» To do
Go to the line below containing "function [15:0] crc_byte(input" and print exactly from there through the line containing "create_clock -name core_clock", both included. Print nothing else.

Source data:

※

Source: an optimization exercise on an open RTL-to-GDS flow (aim: small area, a short achievable clock period and few clock cycles). Production flows keep margins and buffers that such runs may drop.
In this exercise RTL edits were held to simulation tests only and were not proved equivalent to the original.
Power and IR drop assume default switching activity.

## job 3601
// dfwt_core
module dfwt_core (
    input  wire        clk,
    input  wire        rst,
    input  wire        op_valid,
    output wire        op_ready,
    input  wire [3:0]  op_code,
    input  wire [31:0] op_arg,
    input  wire [5:0]  op_len,
    output wire        out_valid,
    input  wire        out_ready,
    output wire [7:0]  out_byte,
    output wire        busy,
    output wire [15:0] crc,
    output wire [31:0] timestep,
    output wire        gate
);
    localparam OP_CRC_INIT  = 4'h0, OP_CRC_RESET = 4'h1, OP_CRC_BYTE = 4'h2,
               OP_MFM       = 4'h3, OP_FM        = 4'h4, OP_RAW      = 4'h5,
               OP_MFM_CRC   = 4'h6, OP_CONFIG    = 4'h7, OP_FLUSH    = 4'h8,
               OP_BT_RESET  = 4'h9, OP_WRGATE    = 4'hA, OP_FLUX     = 4'hB,
               OP_WAIT_IDX  = 4'hC, OP_STOP      = 4'hD, OP_TR_RESET = 4'hE;
    localparam S_IDLE = 2'd0, S_CELLS = 2'd1, S_PAD = 2'd2, S_EXEC = 2'd3;
    localparam K_FLUX = 2'd1, K_BYTE = 2'd2, K_WIDX = 2'd3;
    function [15:0] crc_byte(input [15:0] c, input [7:0] b);
        integer i;
        reg [15:0] x;
        begin
            x = c ^ {b, 8'h00};
            for (i = 0; i < 8; i = i + 1)
                x = x[15] ? ((x << 1) ^ 16'h1021) : (x << 1);
            crc_byte = x;
        end
    endfunction
    reg [1:0]  state;
    reg [15:0] crc_cur, crc_init;
    reg        last_bit;
    reg [14:0] half_r;
    reg [7:0]  precomp_r;
    reg [31:0] cell_buf;
    reg [4:0]  idx;       
    reg        enc;       
    reg        fm;
    reg [1:0]  pad_cnt;
    reg [3:0]  x_code;
    reg [5:0]  sr;
    reg [2:0]  warm;      
  ...
export LEC_CHECK = 0
export CAP_MARGIN = 20
export CORE_MARGIN = 2
export CORE_UTILIZATION = 55
export SETUP_SLACK_MARGIN = 5
export SLEW_MARGIN = 20
create_clock -name core_clock -period 9.0 [get_ports {clk}]
standard.sh (not shown) runs the stock make flow with config.mk's settings and CLKGATE_MAP_FILE= SYNTH_SCRIPT=/design/flow/synth_recipe.tcl, a recipe that flattens the netlist after the stock synthesis.
==> flow/flow/run.sh <==
#!/bin/bash
set -euo pipefail
bash standard.sh SETUP_SLACK_MARGIN=5.6 \
  "BUFFER_PORTS_ARGS=-buffer_cell sky130_fd_sc_hd__buf_1" \
  "CTS_ARGS=-sink_clustering_enable -repair_clock_nets -dont_use_dummy_load" \
  finish > standard.log 2>&1
Job 3601 finished every stage and its layout cleared the timing, design-rule and antenna checks.
Testbench counts of job 3601, summed over its fixed seeds: cycles 205,357.
Changes in job 7994 relative to job 3601:
==> flow/flow/run.sh <==
#!/bin/bash
set -euo pipefail
bash standard.sh SETUP_SLACK_MARGIN=5.7 \
  "BUFFER_PORTS_ARGS=-buffer_cell sky130_fd_sc_hd__buf_1" \
  "CTS_ARGS=-sink_clustering_enable -repair_clock_nets -dont_use_dummy_load" \
  finish > standard.log 2>&1
Findings:
As far as global-route wire length before repair is concerned, job 7994 and job 3601 perform about the same.
Against job 3601, timing-limited maximum frequency in job 7994 rose slightly.
The utilization reported for job 7994 is greater than that of job 3601 by 0.16 points.
Changes observed in job 7994 relative to job 3601: critical path depth fell 1, first-iteration DRC count shows a reduction of 95, via count of the first global-routing pass was more or less identical.
~same cell count in job 3601 and job 7994
The worst hold slack on job 7994 is in line with that on job 3601.
Looking at logic depth of the worst register-to-register path, job 7994 sits 1 lower than job 3601 does.
Reported net switching power (job 7994 vs. job 3601) increases slightly
Period utilization: job 3601 and job 7994 compared, higher one is job 3601
[inputs] job 4208 vs job 7994
diff --git a/flow/config.mk b/flow/config.mk
--- a/flow/config.mk
+++ b/flow/config.mk
@@ -8,5 +8,5 @@
 export CAP_MARGIN = 20
 export CORE_MARGIN = 2
-export CORE_UTILIZATION = 55
+export CORE_UTILIZATION = 70
 export SETUP_SLACK_MARGIN = 5
 export SLEW_MARGIN = 20
## What came out
Job 4208 reached the final stage; the timing, design-rule and antenna checks on its layout passed. When job 4208 is set beside job 7994, its power dissipated by switching net loads turns out to be 0.53% smaller. Post-route cell area (job 4208 over job 7994): decrease, 0.48%. Job 4208 — detailed-routed wire length on met3 45% higher, job 7994 as reference. Any difference in overall power after layout between job 7994 and job 4208 is small enough to ignore. Of job 7994 and job 4208, job 4208 shows the lower flop-to-flop setup slack, with job 7994 above it.
diff inputs: job 4208 => job 9655
==> flow/flow/run.sh <==
#!/bin/bash
set -euo pipefail
bash standard.sh SETUP_SLACK_MARGIN=5.7 \
  "BUFFER_PORTS_ARGS=-buffer_cell sky130_fd_sc_hd__buf_1" \
  "CTS_ARGS=-sink_clustering_enable -repair_clock_nets -dont_use_dummy_load -sink_clustering_size 30 -sink_clustering_max_diameter 60" \
  finish > standard.log 2>&1
diff --git a/flow/config.mk b/flow/config.mk
--- a/flow/config.mk
+++ b/flow/config.mk
@@ -8,5 +8,5 @@
 export CAP_MARGIN = 20
 export CORE_MARGIN = 2
-export CORE_UTILIZATION = 70
+export CORE_UTILIZATION = 55
 export SETUP_SLACK_MARGIN = 5
 export SLEW_MARGIN = 20
Notes after the runs:
Looking at the reports, job 9655 completed the entire flow and the layout it produced met the timing, design-rule and antenna checks. Relative to job 4208, final clock period utilization by the worst path decreased by 0.49 points in job 9655. Total length of routed met2 wires delta for job 9655 relative to job 4208: 110 um lower. Compared with job 4208, job 9655 shows a lower initial cell density of the core. From job 4208 to job 9655 the numbers moved as follows: worst relative slew slack fell 0.39 points, total wire length increased by 850 um relative to the old numbers, fraction of area in multi-input gates down 0.27 points.

-- re-timing with driven ports --
The flow's constraints put no driver on any port. The routed layouts listed below were extracted and timed again, unchanged, in two steps. Step 1 sets driving cells, clkbuf_16 on the clock port and buf_2 on the other inputs (assumed; they add their load-dependent delay and slew). Step 2 adds t to the input delays and takes it off the output delays; t is the mean of the earliest and latest rising clock arrival at the registers after step 1. Input paths then give back, and output paths get back, about the clock's delay inside the block. Three values: ideal, step 1, step 2; two values: the first two.
| run | t (ns) | setup slack, ns | latest minus earliest clock arrival (ns) |
|---|---|---|---|
| job 3601 | 0.578 | 5.738 / 5.738 / 5.393 | 0.054 / 0.055 |
| job 7994 | 0.579 | 5.765 / 5.765 / 5.390 | 0.056 / 0.057 |
| job 4208 | 0.569 | 5.667 / 5.667 / 5.325 | 0.026 / 0.026 |
| job 9655 | 0.565 | 5.711 / 5.711 / 5.346 | 0.034 / 0.035 |
After both steps every run listed still meets setup and hold. For job 7994, which loses most, drivers alone change the setup slack by 0.000 ns; drivers and shift together by -0.375 ns.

※

» Your solution
    function [15:0] crc_byte(input [15:0] c, input [7:0] b);
        integer i;
        reg [15:0] x;
        begin
            x = c ^ {b, 8'h00};
            for (i = 0; i < 8; i = i + 1)
                x = x[15] ? ((x << 1) ^ 16'h1021) : (x << 1);
            crc_byte = x;
        end
    endfunction
    reg [1:0]  state;
    reg [15:0] crc_cur, crc_init;
    reg        last_bit;
    reg [14:0] half_r;
    reg [7:0]  precomp_r;
    reg [31:0] cell_buf;
    reg [4:0]  idx;       
    reg        enc;       
    reg        fm;
    reg [1:0]  pad_cnt;
    reg [3:0]  x_code;
    reg [5:0]  sr;
    reg [2:0]  warm;      
  ...
export LEC_CHECK = 0
export CAP_MARGIN = 20
export CORE_MARGIN = 2
export CORE_UTILIZATION = 55
export SETUP_SLACK_MARGIN = 5
export SLEW_MARGIN = 20
create_clock -name core_clock -period 9.0 [get_ports {clk}]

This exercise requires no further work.